We should be selling power in 24-hour blocks. You provide the reliability to provide power for 24 hours and then you would see the real cost of renewables. They wouldn't be able to compete, not without substantial back-up, substantial pump hydro and substantial batteries. If every battery now in Europe was turned on to take the place of coal-fired power stations and nuclear, the power in Europe would stay on for less than two minutes. That is the absurdity and the quasi-religious nature of this argument, this absolute belief without question. The fact that you are derided and pilloried if you dare question, it is a very dangerous thing. Some very dangerous things have happened in history because of unquestioning belief.

Now, you may say, 'Well, how do we go into this process when it's unreasonable?' The only way we can sort of find a meeting ground is to get nuclear power. If you want zero emissions, you've got to get nuclear power. They say it's incredibly expensive. That is not the truth. In the recent reports, small modular reactors are vastly safer and exceptionally cheaper. They are made in factories. NewScale has recently received its approval through one of the hardest submission processes that you would ever get. They are made in factories. They are 20 metres long. They are three metre wide. They come in on the back of a truck. Yet we say we can't do it. We're repeating the mistake of sending our coal overseas and our iron ore overseas, but we resile from the fact that we're going to make motorcars in Australia and do the manufacturing in Australia.

Once more, we've resigned ourselves to being the dumb country. We're going to be the dumbos. We're going to export the rock because we don't believe in ourselves and we don't have the confidence in ourselves to produce the technologies. Why is it that every OECD country produces nuclear power except us? Are we the wise ones and they're all stupid?—you know: 'There goes my son. He's the only one in step.' Is this how it is? Why don't we grasp the issue and say: 'If this is what we're going to do—if we're going to export uranium—let's export the technology. Let's be the clever ones. Let's make it safe. Let's make it cheap. Let's have confidence in ourselves.' But we don't, and we should.

I believe the perspective of the community has changed. I've never been to a meeting yet where a majority of the people were not for nuclear power. They can't work out why we're not for nuclear power. If you say: 'Well, where are we going to put it?' that's a divisive issue. We could have an assessment of where people want it. Put it to them. Say to people: 'If you can see the power plant, you get your power for free. If you can see it, your power's free,' and then see what the response is.

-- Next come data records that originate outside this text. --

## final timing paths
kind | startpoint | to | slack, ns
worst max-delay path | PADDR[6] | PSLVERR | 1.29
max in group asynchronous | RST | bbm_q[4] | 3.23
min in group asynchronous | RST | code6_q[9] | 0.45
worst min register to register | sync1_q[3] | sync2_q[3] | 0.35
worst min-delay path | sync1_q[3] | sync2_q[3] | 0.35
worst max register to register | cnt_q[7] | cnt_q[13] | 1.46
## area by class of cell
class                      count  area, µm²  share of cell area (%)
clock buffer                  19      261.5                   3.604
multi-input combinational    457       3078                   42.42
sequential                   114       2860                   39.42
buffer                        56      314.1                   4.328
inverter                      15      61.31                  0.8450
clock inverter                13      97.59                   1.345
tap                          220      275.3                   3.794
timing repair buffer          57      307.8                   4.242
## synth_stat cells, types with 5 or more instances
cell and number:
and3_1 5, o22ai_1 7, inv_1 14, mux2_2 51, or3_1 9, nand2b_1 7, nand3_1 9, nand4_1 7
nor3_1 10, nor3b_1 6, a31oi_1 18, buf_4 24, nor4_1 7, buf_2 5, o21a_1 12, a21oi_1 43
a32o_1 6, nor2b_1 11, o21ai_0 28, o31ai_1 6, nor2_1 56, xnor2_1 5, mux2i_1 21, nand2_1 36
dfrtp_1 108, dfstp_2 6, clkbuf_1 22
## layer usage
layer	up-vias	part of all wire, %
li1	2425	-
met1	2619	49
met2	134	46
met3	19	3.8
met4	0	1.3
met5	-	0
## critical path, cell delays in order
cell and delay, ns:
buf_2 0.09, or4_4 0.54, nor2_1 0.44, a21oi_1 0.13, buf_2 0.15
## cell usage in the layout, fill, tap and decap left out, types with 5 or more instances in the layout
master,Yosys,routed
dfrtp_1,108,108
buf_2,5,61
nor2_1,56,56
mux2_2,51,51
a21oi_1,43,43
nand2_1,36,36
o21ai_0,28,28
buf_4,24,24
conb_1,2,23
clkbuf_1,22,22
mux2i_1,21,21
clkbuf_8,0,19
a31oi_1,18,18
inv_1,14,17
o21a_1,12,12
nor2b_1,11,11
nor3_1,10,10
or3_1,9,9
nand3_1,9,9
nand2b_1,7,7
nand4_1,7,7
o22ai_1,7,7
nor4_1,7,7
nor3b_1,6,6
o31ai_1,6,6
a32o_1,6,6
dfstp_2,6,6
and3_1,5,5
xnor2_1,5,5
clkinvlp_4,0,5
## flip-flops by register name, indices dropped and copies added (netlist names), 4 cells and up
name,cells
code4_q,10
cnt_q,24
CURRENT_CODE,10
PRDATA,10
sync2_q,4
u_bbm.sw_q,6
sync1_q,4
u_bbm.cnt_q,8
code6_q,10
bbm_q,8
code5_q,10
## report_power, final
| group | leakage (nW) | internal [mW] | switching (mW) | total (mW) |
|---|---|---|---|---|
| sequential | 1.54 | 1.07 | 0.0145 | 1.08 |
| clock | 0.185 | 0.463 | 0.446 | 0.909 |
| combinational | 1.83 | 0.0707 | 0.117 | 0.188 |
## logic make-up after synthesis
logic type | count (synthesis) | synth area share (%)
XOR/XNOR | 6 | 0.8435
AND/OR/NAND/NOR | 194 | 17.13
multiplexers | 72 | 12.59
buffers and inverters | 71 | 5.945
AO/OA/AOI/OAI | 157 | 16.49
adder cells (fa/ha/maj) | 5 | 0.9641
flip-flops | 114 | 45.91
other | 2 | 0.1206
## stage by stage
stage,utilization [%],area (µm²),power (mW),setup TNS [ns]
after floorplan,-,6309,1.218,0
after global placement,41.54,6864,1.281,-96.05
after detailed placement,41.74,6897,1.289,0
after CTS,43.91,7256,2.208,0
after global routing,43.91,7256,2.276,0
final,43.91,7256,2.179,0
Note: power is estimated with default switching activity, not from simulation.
File: src/pkg/apvd_map.svh
// register offsets, field positions, reset values and codes for the aux port / vco / divider bank
`ifndef APVD_MAP_SVH
`define APVD_MAP_SVH

`define APVD_IDX_AUX 6'h14
`define APVD_IDX_VCO 6'h15
`define APVD_IDX_DIV 6'h16
`define APVD_RST_AUX 24'h000220
`define APVD_RST_VCO 24'h0f48a0
`define APVD_RST_DIV 24'h0006c1
`define APVD_REG_W 24
`define APVD_AUX_SERIAL 0
`define APVD_AUX_VAL_HI 3
`define APVD_AUX_VAL_LO 1
`define APVD_AUX_LVL 4
`define APVD_AUX_SYNC 9
`define APVD_AUX_ROUTE_HI 11
`define APVD_AUX_ROUTE_LO 10
`define APVD_AUX_IDLE_HI 13
`define APVD_AUX_IDLE_LO 12
`define APVD_VCO_MCAL 0
`define APVD_VCO_CAP_HI 5
`define APVD_VCO_CAP_LO 1
`define APVD_VCO_BAND_HI 8
`define APVD_VCO_BAND_LO 6
`define APVD_VCO_MTUNE 9
`define APVD_VCO_SCALE 16
`define APVD_DIV_HI 5
`define APVD_DIV_LO 0
`define APVD_G1_HI 7
`define APVD_G1_LO 6
`define APVD_G2_HI 9
`define APVD_G2_LO 8
`define APVD_GSTAGE 10
`define APVD_DIV_MAX 6'h3e
`define APVD_ROUTE_NONE 2'h0
`define APVD_IDLE_HIZ 2'h0
`define APVD_IDLE_KEEP 2'h1
`define APVD_IDLE_HIGH 2'h2
`define APVD_IDLE_LOW 2'h3
`define APVD_MUX_LOCK 5'h01
`define APVD_PULSE_W 2'h1

`endif

File: src/pkg/apvd_pkg.sv
// types shared by the aux port / vco / divider register bank
package apvd_pkg;
    typedef struct packed {
        logic serialMode;
        logic [2:0] staticValue;
        logic level33;
        logic phaseSyncEn;
        logic [1:0] muxRoute;
        logic [1:0] idleDrive;
    } apvd_aux_t;

    typedef struct packed {
        logic manualCal;
        logic [4:0] capSwitch;
        logic [2:0] coreBand;
        logic manualTune;
        logic autoScale;
    } apvd_vco_t;

    typedef struct packed {
        logic mute;
        logic [5:0] divRatio;
        logic [1:0] gainOut1;
        logic [1:0] gainOut2;
        logic stageMaxGain;
    } apvd_div_t;

    typedef struct packed {
        logic [2:0] pinOut;
        logic [2:0] pinOe;
    } apvd_pins_t;

    typedef enum logic [1:0] {
        APVD_IDLE,
        APVD_ACK
    } apvd_bus_state_t;
endpackage

File: src/rtl/apvd_div_decode.sv
// decodes the raw divide code into an effective ratio and a mute flag
`timescale 1ns/1ps
`include "apvd_map.svh"
module apvd_div_decode #(
    parameter int W = 6
) (
    input wire logic [W-1:0] code, // raw divide field
    output logic [W-1:0] ratio, // effective ratio, 0 when muted
    output logic mute // output stages off
);
    always_comb begin
        mute = (code == '0);
        if (code > `APVD_DIV_MAX) begin
            ratio = `APVD_DIV_MAX;
        end else if (code == W'(1)) begin
            ratio = code;
        end else begin
            ratio = {code[W-1:1], 1'b0};
        end
    end
endmodule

Remember, we have one nuclear facility in Australia smack-bang in the geographical centre of our biggest city, and no-one has really got a concern about it. In recent years, they've sold spare blocks for a million dollars a pop. So I am going to be a bookend, I am going to be the sceptic, because I don't like this quasi-religion that has evolved about this. Politically, I even find it very dangerous. At other times in history, this quasi-religion, this absolute belief, this unquestioning adherence has done some very dangerous things. You need people to stand up and say: 'I'm going to question this,' because it's got to happen.

I say that this legislation is going to change nothing. It will make you poorer. You are going to pay for this. Every time you buy your fuel, you will pay for climate policy. Every time you buy your groceries, you will pay for climate policy. Every time you get your power bill, you most definitely will be paying for climate policy. And this legislation is going to make it worse. You are going to become poorer still. And because of this, the temperature of the globe will stay exactly where it is at the moment.